WHAT YOU SHOULD DO » Your response must be made up of each line in the data below that contains the string "awvalid".

INFORMATION GIVEN »
★ ★ ★ ★ ★

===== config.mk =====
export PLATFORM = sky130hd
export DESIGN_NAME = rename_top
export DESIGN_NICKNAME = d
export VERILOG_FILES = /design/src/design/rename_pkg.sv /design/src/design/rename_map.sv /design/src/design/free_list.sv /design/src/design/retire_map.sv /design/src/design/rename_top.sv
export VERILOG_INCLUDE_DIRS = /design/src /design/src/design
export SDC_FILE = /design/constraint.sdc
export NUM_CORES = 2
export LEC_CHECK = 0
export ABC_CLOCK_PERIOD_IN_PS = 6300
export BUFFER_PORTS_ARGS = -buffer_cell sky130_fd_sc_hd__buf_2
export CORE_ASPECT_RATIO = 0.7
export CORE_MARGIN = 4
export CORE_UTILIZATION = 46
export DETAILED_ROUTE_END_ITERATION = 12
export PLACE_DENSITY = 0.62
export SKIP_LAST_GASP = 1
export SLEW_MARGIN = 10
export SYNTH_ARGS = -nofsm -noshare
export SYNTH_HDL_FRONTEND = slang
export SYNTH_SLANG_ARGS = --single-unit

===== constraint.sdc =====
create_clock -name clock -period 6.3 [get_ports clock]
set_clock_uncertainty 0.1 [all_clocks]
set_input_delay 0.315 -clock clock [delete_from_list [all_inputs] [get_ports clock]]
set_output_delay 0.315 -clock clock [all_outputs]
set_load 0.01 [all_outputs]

★ ★ ★ ★ ★

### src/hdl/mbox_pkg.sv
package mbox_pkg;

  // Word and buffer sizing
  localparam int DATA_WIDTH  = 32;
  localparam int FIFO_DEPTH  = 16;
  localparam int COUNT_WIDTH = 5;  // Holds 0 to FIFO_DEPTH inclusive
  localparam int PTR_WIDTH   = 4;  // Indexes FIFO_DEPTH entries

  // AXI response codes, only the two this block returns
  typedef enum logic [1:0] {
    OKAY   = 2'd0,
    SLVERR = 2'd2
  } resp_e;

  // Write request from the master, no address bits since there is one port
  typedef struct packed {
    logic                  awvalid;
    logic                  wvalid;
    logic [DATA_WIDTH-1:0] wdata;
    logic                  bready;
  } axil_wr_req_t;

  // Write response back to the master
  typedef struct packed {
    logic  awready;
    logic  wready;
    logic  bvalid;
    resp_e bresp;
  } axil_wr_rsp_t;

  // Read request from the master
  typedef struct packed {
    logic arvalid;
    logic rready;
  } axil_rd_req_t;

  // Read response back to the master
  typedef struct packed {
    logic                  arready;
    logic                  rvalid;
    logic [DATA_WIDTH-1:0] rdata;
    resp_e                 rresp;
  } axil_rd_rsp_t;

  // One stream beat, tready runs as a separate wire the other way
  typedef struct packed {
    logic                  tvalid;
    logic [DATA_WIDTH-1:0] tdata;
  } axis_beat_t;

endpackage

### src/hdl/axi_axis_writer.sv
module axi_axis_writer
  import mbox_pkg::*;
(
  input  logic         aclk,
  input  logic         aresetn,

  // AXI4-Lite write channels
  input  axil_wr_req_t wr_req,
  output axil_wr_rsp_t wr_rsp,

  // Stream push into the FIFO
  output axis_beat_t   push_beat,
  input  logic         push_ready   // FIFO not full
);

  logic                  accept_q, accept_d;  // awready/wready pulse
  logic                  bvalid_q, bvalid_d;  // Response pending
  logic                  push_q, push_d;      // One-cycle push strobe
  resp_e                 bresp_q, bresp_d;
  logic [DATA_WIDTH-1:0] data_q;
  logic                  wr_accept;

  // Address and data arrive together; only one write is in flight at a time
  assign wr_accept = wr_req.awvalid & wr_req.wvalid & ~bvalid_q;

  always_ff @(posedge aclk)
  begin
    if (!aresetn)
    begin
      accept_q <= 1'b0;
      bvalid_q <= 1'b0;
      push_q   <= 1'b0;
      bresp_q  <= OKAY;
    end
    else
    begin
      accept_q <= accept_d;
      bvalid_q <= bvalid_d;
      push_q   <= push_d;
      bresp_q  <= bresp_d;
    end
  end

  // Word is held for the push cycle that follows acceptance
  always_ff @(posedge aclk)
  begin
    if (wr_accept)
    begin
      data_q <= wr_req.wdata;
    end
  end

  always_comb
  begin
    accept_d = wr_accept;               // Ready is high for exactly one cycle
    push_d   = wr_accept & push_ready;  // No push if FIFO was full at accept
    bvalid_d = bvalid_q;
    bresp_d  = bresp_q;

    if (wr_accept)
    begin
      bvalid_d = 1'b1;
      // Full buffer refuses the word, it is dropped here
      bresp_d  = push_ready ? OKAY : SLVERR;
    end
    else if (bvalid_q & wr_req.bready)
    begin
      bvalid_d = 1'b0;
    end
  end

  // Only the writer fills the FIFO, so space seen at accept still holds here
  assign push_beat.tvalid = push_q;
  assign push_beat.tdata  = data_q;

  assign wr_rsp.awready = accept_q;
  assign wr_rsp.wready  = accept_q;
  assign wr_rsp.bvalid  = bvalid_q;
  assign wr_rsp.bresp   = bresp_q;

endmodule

★ ★ ★ ★ ★

REPLY TO THE EXERCISE »
    logic                  awvalid;
  assign wr_accept = wr_req.awvalid & wr_req.wvalid & ~bvalid_q;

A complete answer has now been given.